### What the task requires
Looking at the listing below, retype exactly the lines starting at the one containing "export IMPL_area_sequential_sq_um=7332" and ending at the one containing "export IMPL_holdPathStages=2", both included, and nothing else.

### Task input
Start of Block

### config.mk
export PLATFORM = sky130hd
export DESIGN_NAME = hex_frame_handler
export DESIGN_NICKNAME = d
export VERILOG_FILES = /design/src/rtl/hex_frame_handler.sv
export SDC_FILE = /design/constraint.sdc
export NUM_CORES = 1
export LEC_CHECK = 0
export BUFFER_PORTS_ARGS = -buffer_cell sky130_fd_sc_hd__buf_2
export CAP_MARGIN = 25
export CORE_ASPECT_RATIO = 1.4
export CORE_MARGIN = 1
export CORE_UTILIZATION = 39
export DETAILED_ROUTE_END_ITERATION = 8
export GPL_ROUTABILITY_DRIVEN = 0
export PLACE_DENSITY = 0.61
export SYNTH_ARGS = -nofsm -noshare
export SYNTH_HDL_FRONTEND = slang
export SYNTH_SLANG_ARGS = --single-unit
### constraint.sdc
create_clock -name clk -period 2.8 [get_ports clk]
set_clock_uncertainty 0.1 [all_clocks]
set_input_delay 0.42 -clock clk [delete_from_list [all_inputs] [get_ports clk]]
set_output_delay 0.42 -clock clk [all_outputs]
set_load 0.02 [all_outputs]
### src/rtl/hex_frame_handler.sv
// ASCII command-frame parser: 'ID cmd [len_hi len_lo] hex-digits [TERM]' arriving one
// byte at a time, decoded into a command register and a wide shift buffer.
module hex_frame_handler #(
  parameter int unsigned BUF_BITS  = 256,
  parameter int unsigned CW        = 16,
  parameter logic [7:0]  ID_CHAR   = 8'h4C,
  parameter int          LEN_MODE  = 0,
  parameter logic [7:0]  TERM_CHAR = 8'h0D
) (
  input  logic                clk,
  input  logic                rst_n,
  input  logic                byte_available,
  input  logic [7:0]          byte_in,
  input  logic                data_request,
  output logic [7:0]          command,
  output logic [CW-1:0]       data_count,
  output logic [BUF_BITS-1:0] buffer,
  output logic                ready,
  output logic                error,
  output logic [1:0]          err_code,
  output logic                overrun,
  output logic [7:0]          debug
);

  localparam int unsigned    CAP   = BUF_BITS / 4;
  localparam logic [CW-1:0]  CAP_C = CW'(CAP);

  typedef enum logic [2:0] {
    S_IDLE   = 3'd0,
    S_CMD    = 3'd1,
    S_LEN_HI = 3'd2,
    S_LEN_LO = 3'd3,
    S_DATA   = 3'd4,
    S_DONE   = 3'd5
  } state_t;

  // {valid, nibble}; letters of either case share the low nibble offset of 9
  function automatic logic [4:0] hex_decode(input logic [7:0] b);
    logic [4:0] r;
    r = 5'b0;
    if (b >= 8'h30 && b <= 8'h39)
      r = {1'b1, b[3:0]};
    else if ((b >= 8'h41 && b <= 8'h46) || (b >= 8'h61 && b <= 8'h66))
      r = {1'b1, b[3:0] + 4'd9};
    return r;
  endfunction

  state_t        state;
  logic          avail_q;
  logic [3:0]    len_hi;
  logic [CW-1:0] len_q;

  logic          accept;
  logic [4:0]    dec;
  logic          digit_ok;
  logic [7:0]    len_full;
  logic [CW-1:0] count_nx;

  assign accept   = byte_available & ~avail_q;
  assign dec      = hex_decode(byte_in);
  // the frame-start character is never a data digit, even if it happens to be hex
  assign digit_ok = dec[4] & (byte_in != ID_CHAR);
  assign len_full = {len_hi, dec[3:0]};
  assign count_nx = data_count + CW'(1);
  assign debug    = {5'b0, state};

  always_ff @(posedge clk or negedge rst_n) begin
    if (!rst_n) begin
      state      <= S_IDLE;
      avail_q    <= 1'b0;
      len_hi     <= '0;
      len_q      <= '0;
      command    <= '0;
      data_count <= '0;
      buffer     <= '0;
      ready      <= 1'b0;
      error      <= 1'b0;
      err_code   <= '0;
      overrun    <= 1'b0;
    end else begin
      avail_q <= byte_available;
      case (state)
        S_IDLE: begin
          if (accept && byte_in == ID_CHAR) begin
            state      <= S_CMD;
            buffer     <= '0;
            data_count <= '0;
            error      <= 1'b0;
            err_code   <= '0;
            overrun    <= 1'b0;
          end
        end
        S_CMD: begin
          if (accept) begin
            command <= byte_in;
            state   <= (LEN_MODE != 0) ? S_LEN_HI : S_DATA;
          end
        end
        S_LEN_HI: begin
          if (accept) begin
            if (digit_ok) begin
              len_hi <= dec[3:0];
              state  <= S_LEN_LO;
            end else begin
              error    <= 1'b1;
              err_code <= 2'd1;
              state    <= S_IDLE;
            end
          end
        end
        S_LEN_LO: begin
          if (accept) begin
            if (!digit_ok) begin
              error    <= 1'b1;
              err_code <= 2'd1;
              state    <= S_IDLE;
            end else if ({24'd0, len_full} > CAP) begin
              error    <= 1'b1;
              err_code <= 2'd3;
              state    <= S_IDLE;
            end else if (len_full == 8'd0) begin
              ready <= 1'b1;
              state <= S_DONE;
            end else begin
              len_q <= CW'(len_full);
              state <= S_DATA;
            end
          end
        end
        S_DATA: begin
          if (accept) begin
            if (LEN_MODE == 0 && byte_in == TERM_CHAR) begin
              ready <= 1'b1;
              state <= S_DONE;
            end else if (!digit_ok) begin
              error    <= 1'b1;
              err_code <= 2'd1;
              state    <= S_IDLE;
            end else if (LEN_MODE == 0 && data_count == CAP_C) begin
              // overflow keeps the partial buffer visible for diagnosis
              error    <= 1'b1;
              err_code <= 2'd2;
              state    <= S_IDLE;
            end else begin
              buffer     <= {buffer[BUF_BITS-5:0], dec[3:0]};
              data_count <= count_nx;
              if (LEN_MODE != 0 && count_nx == len_q) begin
                ready <= 1'b1;
                state <= S_DONE;
              end
            end
          end
        end
        S_DONE: begin
          if (accept)
            overrun <= 1'b1;
          if (data_request) begin
            ready <= 1'b0;
            state <= S_IDLE;
          end
        end
        default: state <= S_IDLE;
      endcase
    end
  end

endmodule

After elaboration in Yosys (flattened, before gate mapping). Index checks and enable logic that the tools add are counted.

Register bits: 293. Input bits: 12. Output and inout port bits: 293. Word-level logic and storage cells: 127.

Add/sub/neg operators: 2. $lt $le $gt $ge: 7. Equality and inequality tests: 27. Muxes and demuxes: 60. Bitwise gates (word level): 3. Reductions and logical operators: 18.

Operator list (count): 256-bit 2-to-1 mux (5); 256-bit one-hot mux with 2 select lines (1); 16-bit 2-to-1 mux (5); 3-bit 2-to-1 mux (11); 16-bit one-hot mux with 2 select lines (1); 2-bit != test, second input constant (15); 2-bit 2-to-1 mux (11); 1-bit 2-to-1 mux (19); 3-bit one-hot mux with 6 select lines (1); 16-bit by 1-bit adder with 16-bit output, second input constant (1); 16-bit by 7-bit equality test with 1-bit output, second input constant (1); 8-bit by 7-bit >= comparator with 1-bit output, second input constant (2); 8-bit by 7-bit less-or-equal comparator with 1-bit output, second input constant (2); 5-bit 2-to-1 mux (2); 9-bit AND reduction (1); 8-bit by 4-bit equality test with 1-bit output, second input constant (1); 8-bit by 7-bit equality test with 1-bit output, second input constant (1); 8-bit by 6-bit >= comparator with 1-bit output, second input constant (1); 8-bit by 7-bit greater-than comparator with 1-bit output, second input constant (1); 8-bit by 6-bit less-or-equal comparator with 1-bit output, second input constant (1); 8-bit zero test (1); 8-bit by 7-bit != test with 1-bit output, second input constant (1); 2-bit one-hot mux with 4 select lines (1); 8-bit AND reduction (1); 21 further kinds (30).

Depth between registers and ports, before layout.
Depth after elaboration: 11. Depth in mapped cells: 11. Mapped depth without buffers: 7.

Worst setup path after synthesis. OpenSTA, ideal clock, no wires.

Path type: input-to-reg. Start: input byte_in[0]. End: register err_code[0]. Arrival time: 2156 ps. Data required time: 2573 ps. Slack: 417 ps. Stages on the path: 8. Cell sequence: inv_1 > ha_1 > or3b_4 > and3_1 > buf_6 > o221a_1 > or2_1 > o32a_2.

Word-level cells in the longest chain between the ends: 10. Elaborated cells on any way between the ends: 31.

RTL lines: start, declared (RTL line 13) `input logic [7:0] byte_in,`; parallel branches: the longest is 10 deep, another holds 8-bit by 7-bit >= comparator with 1-bit output; end signal, assigned (RTL line 89) `err_code <= '0;`; end signal, assigned (RTL line 137) `err_code <= 2'd1;`; end signal, assigned (RTL line 142) `err_code <= 2'd2;`; end, declared (RTL line 20) `output logic [1:0] err_code,`.

Several ways; the timed one is not identified. The select of a mux whose other input is x is not followed. A chain may end at the register's enable or synchronous reset.

Final worst setup path.
Start: register data_count[10]. End: register buffer[66].

Word-level cells in the longest chain between the ends: 3.

RTL lines: start, declared (RTL line 16) `output logic [CW-1:0] data_count,`; start signal, assigned (RTL line 146) `data_count <= count_nx;`; 16-bit by 7-bit equality test with 1-bit output (RTL line 139) `end else if (LEN_MODE == 0 && data_count == CAP_C) begin`; 2-bit != test (no line); 6-bit AND reduction (no line); end signal, assigned (RTL line 145) `buffer <= {buffer[BUF_BITS-5:0], dec[3:0]};`; end, declared (RTL line 17) `output logic [BUF_BITS-1:0] buffer,`.

No other way between the ends.

==> results.sh <==
export IMPL_nets=1640
export IMPL_min_to="command[5]"
export IMPL_dieArea_sq_um=32740
export IMPL_cts_htree_levels=1
export IMPL_worstPathArrival_ns=2.93
export IMPL_nFillCells=2969
export IMPL_die_w_um=153.2
export IMPL_use_met1=0.2602
export IMPL_r2r_start="data_count[10]"
export IMPL_yosys_top_cells_count="nand2_1 (525), dfrtp_1 (293), nand3_1 (265)"
export IMPL_path_clk_slew_ns=0.06
export IMPL_busiest_layer="met2"
export IMPL_fin_crit_ns=2.552
export IMPL_tns_ns=0
export IMPL_grt_max_degree=159
export IMPL_layout_cells_non_filler=2041
export IMPL_antenna_found_initial=0
export IMPL_wire_per_inst_um=16.31
export IMPL_status="finished clean"
export IMPL_period_share=0.9116
export IMPL_cts_buffers_inserted=29
export IMPL_rows=77
export IMPL_synth_area_leaders="dfrtp_1 (59%), nand2_1 (16%), nand3_1 (11%), buf_6 (2.3%), clkbuf_1 (1.7%)"
export IMPL_met3_usage=0.02809
export IMPL_drtIter0Drc=762
export IMPL_ir_drop_uv=448.3
export IMPL_netlist_area_sq_um=12480
export IMPL_synth_top_area_frac=0.5873
export IMPL_ios=305
export IMPL_required_ns=3.18
export IMPL_multi_input_area_sq_um=4531
export IMPL_synthFlopType="dfrtp_1"
export IMPL_startpoint="data_count[10]"
export IMPL_yosysTopAreaCell="dfrtp_1"
export IMPL_cts_max_path_buffers=3
export IMPL_grt_usage=0.1978
export IMPL_area_sequential_sq_um=7332
export IMPL_synth_warnings=0
export IMPL_synth_seq_cells=293
export IMPL_hold_slack_ns=0.06567
export IMPL_slew_headroom=0.4548
export IMPL_reg2reg_depth=7
export IMPL_synthArstFlopShare=1.000
export IMPL_dr_pass1_iters=5
export IMPL_crit_path_end_kind="flop"
export IMPL_grt_met2_usage=0.3327
export IMPL_cts_tree="built"
export IMPL_postRouteAntennaNets=0
export IMPL_drt_vias_per_instance=5.096
export IMPL_critical_path_max_fanout=60
export IMPL_post_route_drc_count=0
export IMPL_maxCapViolations=0
export IMPL_setup_worst_path_start_class="flop"
export IMPL_dp_cells=1985
export IMPL_power_density_nw_per_um2=623.1
export IMPL_clk_latency_ns=0.56
export IMPL_grt_setup_unrepaired="false"
export IMPL_seq_area_frac_synth=0.5873
export IMPL_vias=10400
export IMPL_setup_violations=0
export IMPL_port_buffers=299
export IMPL_n_antenna_cell=0
export IMPL_wl_um=33300
export IMPL_synth_edf_count=0
export IMPL_crit_path_frequent_cell="buf_12"
export IMPL_avgSynthCellArea_sq_um=9.207
export IMPL_area_growth_pct=23.37
export IMPL_tightest_slew_ns=0.8177
export IMPL_slew_viol_final=0
export IMPL_holdPathStages=2
export IMPL_p_leak_uw=0.009013
export IMPL_min_from="byte_in[5]"
export IMPL_layout_drive_gt1_share=0.2454
export IMPL_max_stage_delay_ns=0.64
export IMPL_timing_final_hold_violations=0
export IMPL_synthCells=1356
export IMPL_hp_class="in -> reg"
export IMPL_cts_sinks=293
export IMPL_grt_overflow_total=0
export IMPL_die_h_um=213.7
export IMPL_cts_resized=0
export IMPL_path_cells="nor4_1 -> a41oi_2 -> o211ai_4 -> buf_12 -> buf_12 -> nand3_1 -> nand2_1"
export IMPL_reg2reg_slack_ns=0.25
export IMPL_ys_types=65
export IMPL_yosysMostFrequentCell="nand2_1"
export IMPL_clock_root_buffer="clkbuf_16"
export IMPL_clock_fmax_mhz=391.8
export IMPL_dp_hpwl_um=21700
export IMPL_reg2reg_to="buffer[66]"
export IMPL_core_area_sq_um=31500
export IMPL_initial_core_util=0.3963
export IMPL_grt_pass1_vias=9618
export IMPL_crit_type="reg -> reg"
export IMPL_grt_pass1_wl_um=52790
export IMPL_critPathSlowestCell="nor4_1"
-- report_power, final --
part / internal (uW) / switching [uW]
Sequential: 4350 / 83.0
Combinational: 293 / 538
Clock: 2650 / 1680
Total: 7290 / 2310
-- flip-flops by register name, summed over array words and instances, names as in the netlist --
signal and flops:
buffer 256, data_count 16, command 8, len_hi 4, state 3, err_code 2
avail_q 1, error 1, overrun 1, ready 1
-- kinds of logic after synthesis --
family | Yosys count | share of synthesized area
adder cells (fa/ha/maj) | 5 | 0.005011
AND/OR/NAND/NOR | 855 | 0.3010
AO/OA/AOI/OAI | 74 | 0.04370
flip-flops | 293 | 0.5873
buffers and inverters | 116 | 0.05262
multiplexers | 11 | 0.009421
XOR/XNOR | 1 | 0.0007017
other | 1 | 0.0003004
-- per-layer routing --
layer	vias up	part of all wire
met4	0	0.032
li1	5025	-
met2	300	0.50
met5	-	0
met3	54	0.048
met1	5021	0.42
-- placed cells by master, fill, tap and decap left out, types with 3 or more instances in the layout --
cell type  netlist  layout
a21oi_1         15      15
a41oi_1          3       3
and3_1           3       3
buf_12           0      13
buf_2           12     298
buf_4            5      18
bufinv_16        0       7
clkbuf_1        58       3
clkbuf_16        0      29
clkbuf_8         0       4
clkinv_2         0       9
conb_1           1       5
dfrtp_1        293     293
ha_1             5       5
inv_1           16      16
mux2_2           6       6
mux2i_1          5       5
nand2_1        525     525
nand3_1        265     264
nand4_1          4       4
nor2_1          12      12
nor2b_1          3       3
nor3_1           4       4
nor4_1           4       4
o21a_1           4       4
o21ai_0         15      15
o31ai_1          9       9
or2_2            3       3
or3_1            4       4
or4_1            8       8
-- what timing repair did --
| item | CTS | global route |
|---|---|---|
| hold buffers | 2 | 0 |
| endpoints found under the hold margin | 70 | 0 |
| setup buffers | 0 | 0 |
-- per-stage QoR --
stage	utilization	power, uW	instance area (sq um)	worst slack (ns)
2_1_floorplan	-	4992	12500	0.4172
3_3_place_gp	0.4545	5335	14320	0.1186
3_5_place_dp	0.4545	5344	14320	0.05452
4_1_cts	0.4889	9751	15400	0.2730
5_1_grt	0.4889	9962	15400	0.1070
6_report	0.4889	9597	15400	0.2475
-- area by class of cell --
type                    instances  share of cell area
well taps                     395             0.03209
multi-input cells             951              0.2942
repair buffers                332              0.1248
clock buffers                  36             0.05142
inverters                      16            0.003899
flip-flops and latches        293              0.4760
clock inverters                18             0.01763
-- worst max path at each step --
stage | to | slack (ns)
2_1_floorplan | err_code[0] | 0.42
3_3_place_gp | buffer[127] | 0.12
3_5_place_dp | buffer[127] | 0.05
4_1_cts | buffer[32] | 0.27
5_1_grt | buffer[145] | 0.11
6_report | buffer[66] | 0.25
-- critical path: cells and delay by family, from the launching register on --
| kind | cells | cell delay (ns) |
|---|---|---|
| AO/OA/AOI/OAI | 2 | 0.58 |
| buffers and inverters | 2 | 0.49 |
| AND/OR/NAND/NOR | 3 | 0.84 |
| flip-flops | 1 | 0.43 |
Note: power is estimated with default switching activity, not from simulation.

End of Block

### Answer to this exercise
export IMPL_area_sequential_sq_um=7332
export IMPL_synth_warnings=0
export IMPL_synth_seq_cells=293
export IMPL_hold_slack_ns=0.06567
export IMPL_slew_headroom=0.4548
export IMPL_reg2reg_depth=7
export IMPL_synthArstFlopShare=1.000
export IMPL_dr_pass1_iters=5
export IMPL_crit_path_end_kind="flop"
export IMPL_grt_met2_usage=0.3327
export IMPL_cts_tree="built"
export IMPL_postRouteAntennaNets=0
export IMPL_drt_vias_per_instance=5.096
export IMPL_critical_path_max_fanout=60
export IMPL_post_route_drc_count=0
export IMPL_maxCapViolations=0
export IMPL_setup_worst_path_start_class="flop"
export IMPL_dp_cells=1985
export IMPL_power_density_nw_per_um2=623.1
export IMPL_clk_latency_ns=0.56
export IMPL_grt_setup_unrepaired="false"
export IMPL_seq_area_frac_synth=0.5873
export IMPL_vias=10400
export IMPL_setup_violations=0
export IMPL_port_buffers=299
export IMPL_n_antenna_cell=0
export IMPL_wl_um=33300
export IMPL_synth_edf_count=0
export IMPL_crit_path_frequent_cell="buf_12"
export IMPL_avgSynthCellArea_sq_um=9.207
export IMPL_area_growth_pct=23.37
export IMPL_tightest_slew_ns=0.8177
export IMPL_slew_viol_final=0
export IMPL_holdPathStages=2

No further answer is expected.